YOUR OBJECTIVE ▸ Copy out the lines of the records below, and only those lines, from the one with "u_back/quo_q: 11" through the one with "o211ai_1,0.21", exactly as they appear.
** STUDY MATERIAL follows **
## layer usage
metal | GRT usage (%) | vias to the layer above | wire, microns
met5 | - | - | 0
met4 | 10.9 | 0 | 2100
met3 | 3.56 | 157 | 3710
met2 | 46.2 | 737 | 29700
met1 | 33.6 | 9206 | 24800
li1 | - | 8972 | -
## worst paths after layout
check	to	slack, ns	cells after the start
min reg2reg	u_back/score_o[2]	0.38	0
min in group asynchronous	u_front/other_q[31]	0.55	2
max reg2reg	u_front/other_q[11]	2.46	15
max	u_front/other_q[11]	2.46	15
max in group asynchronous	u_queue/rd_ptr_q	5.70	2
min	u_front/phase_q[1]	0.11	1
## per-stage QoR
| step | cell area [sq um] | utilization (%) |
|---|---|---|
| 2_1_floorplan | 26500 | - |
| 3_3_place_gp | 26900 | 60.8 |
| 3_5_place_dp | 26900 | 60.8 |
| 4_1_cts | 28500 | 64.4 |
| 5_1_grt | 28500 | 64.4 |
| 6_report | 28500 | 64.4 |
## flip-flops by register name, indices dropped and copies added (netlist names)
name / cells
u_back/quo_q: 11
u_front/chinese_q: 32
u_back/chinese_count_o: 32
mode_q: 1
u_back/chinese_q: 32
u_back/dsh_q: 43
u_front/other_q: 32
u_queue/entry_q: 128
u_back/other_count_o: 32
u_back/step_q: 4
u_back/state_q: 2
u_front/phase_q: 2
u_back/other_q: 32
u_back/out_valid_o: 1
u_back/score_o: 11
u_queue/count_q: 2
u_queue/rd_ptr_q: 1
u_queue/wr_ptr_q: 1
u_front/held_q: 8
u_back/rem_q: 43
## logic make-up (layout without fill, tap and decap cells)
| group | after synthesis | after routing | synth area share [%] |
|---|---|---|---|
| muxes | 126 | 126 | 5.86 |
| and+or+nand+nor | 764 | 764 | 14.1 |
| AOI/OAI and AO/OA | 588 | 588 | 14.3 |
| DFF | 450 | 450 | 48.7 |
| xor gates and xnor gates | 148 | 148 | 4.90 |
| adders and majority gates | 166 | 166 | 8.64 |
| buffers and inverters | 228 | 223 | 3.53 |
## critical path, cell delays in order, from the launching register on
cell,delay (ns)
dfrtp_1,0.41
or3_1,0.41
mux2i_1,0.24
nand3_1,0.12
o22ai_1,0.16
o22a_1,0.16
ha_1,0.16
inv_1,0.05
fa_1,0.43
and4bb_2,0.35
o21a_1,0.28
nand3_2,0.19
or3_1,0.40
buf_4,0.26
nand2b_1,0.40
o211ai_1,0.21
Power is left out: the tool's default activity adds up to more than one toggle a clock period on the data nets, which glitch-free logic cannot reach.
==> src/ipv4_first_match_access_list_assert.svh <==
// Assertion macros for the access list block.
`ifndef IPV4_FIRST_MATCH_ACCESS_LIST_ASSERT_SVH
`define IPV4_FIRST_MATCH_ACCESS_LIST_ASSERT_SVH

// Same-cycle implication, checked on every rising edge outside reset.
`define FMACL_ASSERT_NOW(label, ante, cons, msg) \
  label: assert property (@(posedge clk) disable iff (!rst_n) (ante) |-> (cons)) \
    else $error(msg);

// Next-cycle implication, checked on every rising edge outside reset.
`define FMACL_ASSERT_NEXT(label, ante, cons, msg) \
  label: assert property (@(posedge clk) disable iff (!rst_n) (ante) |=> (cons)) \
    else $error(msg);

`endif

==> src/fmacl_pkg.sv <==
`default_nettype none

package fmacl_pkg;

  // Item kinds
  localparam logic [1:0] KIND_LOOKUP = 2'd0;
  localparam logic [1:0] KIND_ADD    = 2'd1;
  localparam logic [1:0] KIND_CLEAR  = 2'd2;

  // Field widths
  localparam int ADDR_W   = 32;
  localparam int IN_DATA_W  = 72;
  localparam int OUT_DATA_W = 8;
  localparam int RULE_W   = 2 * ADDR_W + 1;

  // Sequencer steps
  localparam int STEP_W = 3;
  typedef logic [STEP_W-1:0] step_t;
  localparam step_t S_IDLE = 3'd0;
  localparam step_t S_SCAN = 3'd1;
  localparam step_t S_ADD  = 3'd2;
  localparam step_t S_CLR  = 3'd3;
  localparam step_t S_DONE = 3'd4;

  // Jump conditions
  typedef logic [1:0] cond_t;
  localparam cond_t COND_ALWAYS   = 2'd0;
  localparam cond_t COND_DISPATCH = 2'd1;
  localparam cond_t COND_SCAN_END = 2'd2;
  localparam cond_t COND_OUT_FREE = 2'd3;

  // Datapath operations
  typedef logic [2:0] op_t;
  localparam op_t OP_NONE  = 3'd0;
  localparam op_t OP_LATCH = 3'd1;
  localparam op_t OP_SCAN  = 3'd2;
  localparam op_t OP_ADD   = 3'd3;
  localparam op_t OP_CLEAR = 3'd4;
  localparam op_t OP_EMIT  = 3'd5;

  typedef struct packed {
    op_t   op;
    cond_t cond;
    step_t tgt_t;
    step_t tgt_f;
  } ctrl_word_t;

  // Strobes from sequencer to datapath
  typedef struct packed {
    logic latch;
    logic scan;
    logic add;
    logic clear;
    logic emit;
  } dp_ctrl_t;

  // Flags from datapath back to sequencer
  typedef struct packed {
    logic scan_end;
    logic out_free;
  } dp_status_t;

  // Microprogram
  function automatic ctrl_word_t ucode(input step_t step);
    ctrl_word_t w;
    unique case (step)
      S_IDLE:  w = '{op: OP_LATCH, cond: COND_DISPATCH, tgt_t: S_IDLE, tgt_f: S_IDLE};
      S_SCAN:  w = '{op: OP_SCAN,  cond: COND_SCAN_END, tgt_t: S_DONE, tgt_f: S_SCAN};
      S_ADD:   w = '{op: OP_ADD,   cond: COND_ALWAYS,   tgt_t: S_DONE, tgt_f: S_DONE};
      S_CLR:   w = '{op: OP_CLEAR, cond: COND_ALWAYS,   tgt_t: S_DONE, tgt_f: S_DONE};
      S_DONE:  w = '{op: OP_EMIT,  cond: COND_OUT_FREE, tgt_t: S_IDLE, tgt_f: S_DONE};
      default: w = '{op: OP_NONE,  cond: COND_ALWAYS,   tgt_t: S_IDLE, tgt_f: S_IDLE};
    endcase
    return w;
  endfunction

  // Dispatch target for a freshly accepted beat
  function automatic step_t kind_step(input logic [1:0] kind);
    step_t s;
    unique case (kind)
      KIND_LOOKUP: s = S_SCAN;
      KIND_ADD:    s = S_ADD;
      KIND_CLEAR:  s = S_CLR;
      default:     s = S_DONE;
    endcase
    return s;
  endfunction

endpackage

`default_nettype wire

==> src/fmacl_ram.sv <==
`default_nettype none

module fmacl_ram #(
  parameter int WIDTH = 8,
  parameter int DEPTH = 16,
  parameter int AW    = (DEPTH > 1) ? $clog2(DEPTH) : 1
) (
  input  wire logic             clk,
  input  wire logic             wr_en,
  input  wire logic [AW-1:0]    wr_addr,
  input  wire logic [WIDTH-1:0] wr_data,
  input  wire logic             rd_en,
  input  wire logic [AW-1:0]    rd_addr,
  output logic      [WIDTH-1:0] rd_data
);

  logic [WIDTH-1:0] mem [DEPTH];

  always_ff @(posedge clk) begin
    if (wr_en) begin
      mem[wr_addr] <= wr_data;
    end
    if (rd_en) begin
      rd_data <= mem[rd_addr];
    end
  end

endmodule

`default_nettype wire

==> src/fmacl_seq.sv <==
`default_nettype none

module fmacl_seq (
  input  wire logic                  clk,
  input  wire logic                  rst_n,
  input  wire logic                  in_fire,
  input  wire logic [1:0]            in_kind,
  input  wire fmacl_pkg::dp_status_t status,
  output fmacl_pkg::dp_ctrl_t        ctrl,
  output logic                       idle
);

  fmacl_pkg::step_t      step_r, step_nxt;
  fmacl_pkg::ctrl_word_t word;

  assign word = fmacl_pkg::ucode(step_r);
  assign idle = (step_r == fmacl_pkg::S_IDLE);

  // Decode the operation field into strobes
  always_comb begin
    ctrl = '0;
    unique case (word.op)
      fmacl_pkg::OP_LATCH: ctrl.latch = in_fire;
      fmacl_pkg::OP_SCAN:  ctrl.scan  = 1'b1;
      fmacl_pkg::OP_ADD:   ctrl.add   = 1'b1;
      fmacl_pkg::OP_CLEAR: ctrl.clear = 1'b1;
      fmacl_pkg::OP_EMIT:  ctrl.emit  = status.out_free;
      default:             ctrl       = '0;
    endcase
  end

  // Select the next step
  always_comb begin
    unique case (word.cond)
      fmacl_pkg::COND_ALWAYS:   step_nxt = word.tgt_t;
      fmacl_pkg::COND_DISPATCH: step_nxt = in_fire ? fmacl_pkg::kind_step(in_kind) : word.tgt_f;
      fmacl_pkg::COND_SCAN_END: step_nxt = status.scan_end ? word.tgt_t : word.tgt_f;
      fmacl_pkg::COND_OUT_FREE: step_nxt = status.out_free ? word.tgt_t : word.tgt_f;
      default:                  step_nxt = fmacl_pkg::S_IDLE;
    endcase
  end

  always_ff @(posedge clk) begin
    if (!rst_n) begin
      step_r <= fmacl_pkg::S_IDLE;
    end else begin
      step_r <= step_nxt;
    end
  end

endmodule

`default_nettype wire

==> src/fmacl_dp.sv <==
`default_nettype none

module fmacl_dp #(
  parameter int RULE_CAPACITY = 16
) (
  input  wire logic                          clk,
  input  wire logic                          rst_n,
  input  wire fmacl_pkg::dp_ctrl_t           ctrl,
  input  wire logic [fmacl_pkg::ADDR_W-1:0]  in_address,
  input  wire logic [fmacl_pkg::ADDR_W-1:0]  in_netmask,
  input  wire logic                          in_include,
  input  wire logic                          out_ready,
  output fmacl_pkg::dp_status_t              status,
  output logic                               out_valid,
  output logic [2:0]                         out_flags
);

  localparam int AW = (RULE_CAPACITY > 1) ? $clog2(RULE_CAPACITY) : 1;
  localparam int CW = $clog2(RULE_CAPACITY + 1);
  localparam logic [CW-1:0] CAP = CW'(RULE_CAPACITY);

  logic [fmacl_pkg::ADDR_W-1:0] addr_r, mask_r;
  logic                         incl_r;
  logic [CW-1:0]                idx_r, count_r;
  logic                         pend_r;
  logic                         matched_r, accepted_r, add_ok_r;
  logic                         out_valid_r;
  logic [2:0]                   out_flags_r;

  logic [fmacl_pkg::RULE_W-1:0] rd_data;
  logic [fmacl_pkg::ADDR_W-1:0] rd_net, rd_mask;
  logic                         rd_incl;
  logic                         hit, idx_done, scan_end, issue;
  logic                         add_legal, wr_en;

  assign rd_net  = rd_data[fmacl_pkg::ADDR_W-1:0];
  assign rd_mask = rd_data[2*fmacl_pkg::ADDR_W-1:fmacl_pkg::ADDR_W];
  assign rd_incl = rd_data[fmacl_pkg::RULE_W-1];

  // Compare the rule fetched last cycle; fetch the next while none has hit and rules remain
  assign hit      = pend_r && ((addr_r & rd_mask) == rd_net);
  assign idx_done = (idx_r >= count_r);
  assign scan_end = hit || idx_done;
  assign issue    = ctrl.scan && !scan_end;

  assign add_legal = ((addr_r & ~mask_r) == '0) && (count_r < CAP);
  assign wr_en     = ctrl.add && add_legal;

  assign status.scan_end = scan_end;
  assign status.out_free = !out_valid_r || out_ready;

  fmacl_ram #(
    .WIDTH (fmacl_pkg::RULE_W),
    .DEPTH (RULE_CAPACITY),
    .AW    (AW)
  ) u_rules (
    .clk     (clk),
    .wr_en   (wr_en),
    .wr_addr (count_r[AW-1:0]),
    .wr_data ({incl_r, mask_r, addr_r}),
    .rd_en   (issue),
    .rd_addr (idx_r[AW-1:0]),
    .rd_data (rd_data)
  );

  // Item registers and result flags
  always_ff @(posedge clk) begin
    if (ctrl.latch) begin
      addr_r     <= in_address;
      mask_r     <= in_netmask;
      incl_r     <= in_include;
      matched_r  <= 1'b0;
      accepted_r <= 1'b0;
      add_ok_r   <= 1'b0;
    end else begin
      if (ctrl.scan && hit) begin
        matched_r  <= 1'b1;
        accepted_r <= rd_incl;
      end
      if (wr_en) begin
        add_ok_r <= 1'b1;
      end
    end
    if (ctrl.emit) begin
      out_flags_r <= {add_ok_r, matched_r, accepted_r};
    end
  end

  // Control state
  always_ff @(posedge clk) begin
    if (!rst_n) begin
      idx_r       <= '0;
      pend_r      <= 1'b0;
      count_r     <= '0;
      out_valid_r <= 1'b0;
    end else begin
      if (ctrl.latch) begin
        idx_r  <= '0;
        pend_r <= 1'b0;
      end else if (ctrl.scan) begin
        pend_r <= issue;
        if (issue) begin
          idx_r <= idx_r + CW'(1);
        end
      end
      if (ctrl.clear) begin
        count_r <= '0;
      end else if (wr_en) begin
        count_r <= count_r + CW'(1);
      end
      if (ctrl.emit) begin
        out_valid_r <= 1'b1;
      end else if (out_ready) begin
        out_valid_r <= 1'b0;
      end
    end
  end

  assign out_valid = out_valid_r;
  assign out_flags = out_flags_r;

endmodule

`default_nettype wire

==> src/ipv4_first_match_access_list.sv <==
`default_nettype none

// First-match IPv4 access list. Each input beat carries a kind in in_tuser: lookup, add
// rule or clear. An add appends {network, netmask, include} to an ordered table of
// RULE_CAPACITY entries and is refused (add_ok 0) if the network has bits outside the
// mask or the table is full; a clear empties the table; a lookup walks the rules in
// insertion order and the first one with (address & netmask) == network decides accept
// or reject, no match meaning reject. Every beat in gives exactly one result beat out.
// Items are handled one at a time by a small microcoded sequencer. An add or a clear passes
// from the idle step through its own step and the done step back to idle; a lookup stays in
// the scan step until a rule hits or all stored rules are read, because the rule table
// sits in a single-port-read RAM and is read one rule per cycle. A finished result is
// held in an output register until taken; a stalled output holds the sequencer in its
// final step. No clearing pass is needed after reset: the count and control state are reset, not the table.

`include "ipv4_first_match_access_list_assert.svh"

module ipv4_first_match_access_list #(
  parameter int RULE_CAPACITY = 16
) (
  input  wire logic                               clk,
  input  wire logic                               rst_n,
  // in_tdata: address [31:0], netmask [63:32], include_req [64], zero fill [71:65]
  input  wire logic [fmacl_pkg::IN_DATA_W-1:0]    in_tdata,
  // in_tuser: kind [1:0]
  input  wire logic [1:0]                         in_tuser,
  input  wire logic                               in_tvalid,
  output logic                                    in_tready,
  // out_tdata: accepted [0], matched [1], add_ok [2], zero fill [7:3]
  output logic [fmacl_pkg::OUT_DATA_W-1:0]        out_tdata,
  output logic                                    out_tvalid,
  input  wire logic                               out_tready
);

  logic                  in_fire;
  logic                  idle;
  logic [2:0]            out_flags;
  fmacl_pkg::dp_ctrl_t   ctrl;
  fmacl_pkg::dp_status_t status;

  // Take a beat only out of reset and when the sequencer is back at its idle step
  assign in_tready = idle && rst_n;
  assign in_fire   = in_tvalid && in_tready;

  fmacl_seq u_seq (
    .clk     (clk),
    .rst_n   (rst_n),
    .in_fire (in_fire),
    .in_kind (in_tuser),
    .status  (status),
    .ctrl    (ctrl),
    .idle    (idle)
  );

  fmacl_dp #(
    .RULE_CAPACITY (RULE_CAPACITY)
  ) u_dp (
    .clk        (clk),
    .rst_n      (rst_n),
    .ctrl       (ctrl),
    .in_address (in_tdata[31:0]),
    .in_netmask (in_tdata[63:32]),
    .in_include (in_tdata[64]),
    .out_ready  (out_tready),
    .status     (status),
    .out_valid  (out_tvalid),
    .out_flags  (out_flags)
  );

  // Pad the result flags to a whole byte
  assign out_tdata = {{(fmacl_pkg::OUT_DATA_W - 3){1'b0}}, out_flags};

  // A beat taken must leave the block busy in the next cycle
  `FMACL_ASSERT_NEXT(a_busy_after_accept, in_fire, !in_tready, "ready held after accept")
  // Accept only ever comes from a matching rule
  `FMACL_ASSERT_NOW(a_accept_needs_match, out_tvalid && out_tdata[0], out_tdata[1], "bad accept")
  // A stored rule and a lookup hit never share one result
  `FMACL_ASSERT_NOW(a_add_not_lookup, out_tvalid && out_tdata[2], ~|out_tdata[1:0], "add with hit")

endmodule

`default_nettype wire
** End of STUDY MATERIAL **
OUTPUT BELOW ▸
u_back/quo_q: 11
u_front/chinese_q: 32
u_back/chinese_count_o: 32
mode_q: 1
u_back/chinese_q: 32
u_back/dsh_q: 43
u_front/other_q: 32
u_queue/entry_q: 128
u_back/other_count_o: 32
u_back/step_q: 4
u_back/state_q: 2
u_front/phase_q: 2
u_back/other_q: 32
u_back/out_valid_o: 1
u_back/score_o: 11
u_queue/count_q: 2
u_queue/rd_ptr_q: 1
u_queue/wr_ptr_q: 1
u_front/held_q: 8
u_back/rem_q: 43
## logic make-up (layout without fill, tap and decap cells)
| group | after synthesis | after routing | synth area share [%] |
|---|---|---|---|
| muxes | 126 | 126 | 5.86 |
| and+or+nand+nor | 764 | 764 | 14.1 |
| AOI/OAI and AO/OA | 588 | 588 | 14.3 |
| DFF | 450 | 450 | 48.7 |
| xor gates and xnor gates | 148 | 148 | 4.90 |
| adders and majority gates | 166 | 166 | 8.64 |
| buffers and inverters | 228 | 223 | 3.53 |
## critical path, cell delays in order, from the launching register on
cell,delay (ns)
dfrtp_1,0.41
or3_1,0.41
mux2i_1,0.24
nand3_1,0.12
o22ai_1,0.16
o22a_1,0.16
ha_1,0.16
inv_1,0.05
fa_1,0.43
and4bb_2,0.35
o21a_1,0.28
nand3_2,0.19
or3_1,0.40
buf_4,0.26
nand2b_1,0.40
o211ai_1,0.21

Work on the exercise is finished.